已经发现妊娠期宫内高糖环境或父亲高血糖可以通过影响精子的表观遗传产生子代糖代谢异常传代效应。而母亲高血糖是否可以通过影响卵子的表观遗传而发生糖代谢异常的传代效应还未研究。课题组前期在小鼠模型已经发现高血糖母亲的子一代在一年后出现了明显的糖代谢异常表型，同时其胚胎中与糖代谢相关的基因发生了差异甲基化修饰。本项目将利用动物模型，检测母亲高血糖对其产生的卵子、囊胚，及胎儿和成年子代胰岛的差异甲基化基因表达和microRNA差异表达，关注母源性印记基因的表达水平及相应差异甲基化区（DMR）甲基化状况；检测高糖环境下甲基转移酶（DNMT1，DNMT3a，DNMT3b）的水平，研究差异基因 DMR甲基化改变的机制是否由DNMTs表达调控异常所致。以揭示母体高糖环境通过卵子表观遗传改变子代发育程序，最终导致成年后患糖尿病风险增加的可能机制，为母亲高糖环境所致隔代发病效应实现源头控制提供理论基础。

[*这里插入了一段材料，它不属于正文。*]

--- src/rtl/div_pkg.sv ---
// Shared types and helpers for the sequential restoring divider.
package div_pkg;

   typedef enum logic [1:0] {
      IDLE,
      BUSY,
      DONE
   } state_t;

   function automatic int cnt_w(input int width);
      return $clog2(width);
   endfunction

endpackage

--- src/rtl/div_step.sv ---
// One restoring division iteration: shift in the next dividend bit, subtract if it fits.
module div_step #(
   parameter int WIDTH = 8
) (
   input  logic [WIDTH-1:0] rem,
   input  logic             next_bit,
   input  logic [WIDTH-1:0] divisor,
   output logic [WIDTH-1:0] rem_nxt,
   output logic             q_bit
);

   logic [WIDTH:0] t;

   // The partial remainder is always below the divisor, so the difference fits in WIDTH bits.
   always_comb begin
      t       = {rem, next_bit};
      q_bit   = (t >= {1'b0, divisor});
      rem_nxt = q_bit ? (t[WIDTH-1:0] - divisor) : t[WIDTH-1:0];
   end

endmodule

--- src/rtl/seq_div.sv ---
// Iterative restoring divider, one quotient bit per clock, with valid/ready on both sides.
module seq_div
   import div_pkg::*;
#(
   parameter int WIDTH  = 8,
   parameter bit SIGNED = 1'b0
) (
   input  logic             clk,
   input  logic             rst,
   input  logic             in_valid,
   output logic             in_ready,
   input  logic [WIDTH-1:0] dividend,
   input  logic [WIDTH-1:0] divisor,
   output logic             out_valid,
   input  logic             out_ready,
   output logic [WIDTH-1:0] quotient,
   output logic [WIDTH-1:0] remainder,
   output logic             div_by_zero
);

   localparam int CW = cnt_w(WIDTH);

   state_t           state, state_nxt;
   logic [CW-1:0]    cnt;
   logic [WIDTH-1:0] rem_p0, qsh_p0, dvs_p0;
   logic             dz_p0, sign_q_p0, sign_r_p0;
   logic [WIDTH-1:0] dvd_mag, dvs_mag;
   logic             sq_in, sr_in;
   logic [WIDTH-1:0] rem_nxt, q_nxt, res_q, res_r, q_fix, r_fix;
   logic             q_bit, accept, last;

   function automatic logic [WIDTH-1:0] neg(input logic [WIDTH-1:0] x);
      return ~x + WIDTH'(1);
   endfunction

   generate
      if (SIGNED) begin : g_signed
         logic signed [WIDTH-1:0] dvd_s, dvs_s;
         assign dvd_s   = dividend;
         assign dvs_s   = divisor;
         assign dvd_mag = dvd_s[WIDTH-1] ? neg(dvd_s) : dvd_s;
         assign dvs_mag = dvs_s[WIDTH-1] ? neg(dvs_s) : dvs_s;
         assign sq_in   = dvd_s[WIDTH-1] ^ dvs_s[WIDTH-1];
         assign sr_in   = dvd_s[WIDTH-1];
         assign q_fix   = sign_q_p0 ? neg(q_nxt) : q_nxt;
         assign r_fix   = sign_r_p0 ? neg(rem_nxt) : rem_nxt;
      end else begin : g_unsigned
         assign dvd_mag = dividend;
         assign dvs_mag = divisor;
         assign sq_in   = 1'b0;
         assign sr_in   = 1'b0;
         assign q_fix   = q_nxt;
         assign r_fix   = rem_nxt;
      end
   endgenerate

   div_step #(.WIDTH(WIDTH)) u_step (
      .rem      (rem_p0),
      .next_bit (qsh_p0[WIDTH-1]),
      .divisor  (dvs_p0),
      .rem_nxt  (rem_nxt),
      .q_bit    (q_bit)
   );

   assign accept = in_valid && in_ready;
   assign q_nxt  = {qsh_p0[WIDTH-2:0], q_bit};
   // A zero divisor spends a single BUSY cycle so every result is loaded on the same edge.
   assign last   = dz_p0 || (cnt == CW'(WIDTH - 1));
   assign res_q  = dz_p0 ? '1 : q_fix;
   assign res_r  = dz_p0 ? qsh_p0 : r_fix;

   always_comb begin
      state_nxt = state;
      case (state)
         IDLE:    if (accept) state_nxt = BUSY;
         BUSY:    if (last) state_nxt = DONE;
         DONE:    if (out_ready) state_nxt = IDLE;
         default: state_nxt = IDLE;
      endcase
   end

   always_ff @(posedge clk) begin
      if (rst) begin
         state       <= IDLE;
         cnt         <= '0;
         in_ready    <= 1'b1;
         out_valid   <= 1'b0;
         quotient    <= '0;
         remainder   <= '0;
         div_by_zero <= 1'b0;
      end else begin
         state     <= state_nxt;
         in_ready  <= (state_nxt == IDLE);
         out_valid <= (state_nxt == DONE);
         if (accept) cnt <= '0;
         else if (state == BUSY) cnt <= cnt + 1'b1;
         if (state == BUSY && last) begin
            quotient    <= res_q;
            remainder   <= res_r;
            div_by_zero <= dz_p0;
         end
      end
   end

   // Operand / iteration stage: loaded on accept, shifted once per BUSY cycle.
   always_ff @(posedge clk) begin
      if (accept) begin
         rem_p0    <= '0;
         dvs_p0    <= dvs_mag;
         dz_p0     <= (divisor == '0);
         qsh_p0    <= (divisor == '0) ? dividend : dvd_mag;
         sign_q_p0 <= sq_in;
         sign_r_p0 <= sr_in;
      end else if (state == BUSY) begin
         rem_p0 <= rem_nxt;
         qsh_p0 <= q_nxt;
      end
   end

endmodule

Intrauterine or paternal hyperglycemia environment has been confirmed to increase risk of diabetes in offspring beyond genetic factors via altering the epigengenetics of sperms. However, it is unknown whether maternal hyperglycemia environment could increase the risk of impaired glucose tolerance in offspring. Our team previously found that maternal hyperglycemia environment, not gestational hyperglycemia, induced impaired glucose tolerance in one-year-old offspring.We also found that several genes related to glucose metabolism in these embryos were differentially methylated. In this project we will use animal hyperglycemic model to examine the levels of differentially methylated genes and microRNA, including maternal imprint gene Igf2 expression and methylation status of differential methylation region (DMR) in oocytes, embryos and islets of pancreas. Meanwhile, we will detect the levels of DNA methyltransferase （DNMT1, DNMT3a，DNMT3b）in hyperglycemia environment to explore whether the mechanism of methylation change is associated with abnormal expression and regulation of DNMTs. We are in the hope of revealing the probable mechanism of transgenerational effect of maternal hyperglycemia environment, providing theory basis for controlling the transgenarational influence by originally maternal hyperglycemia.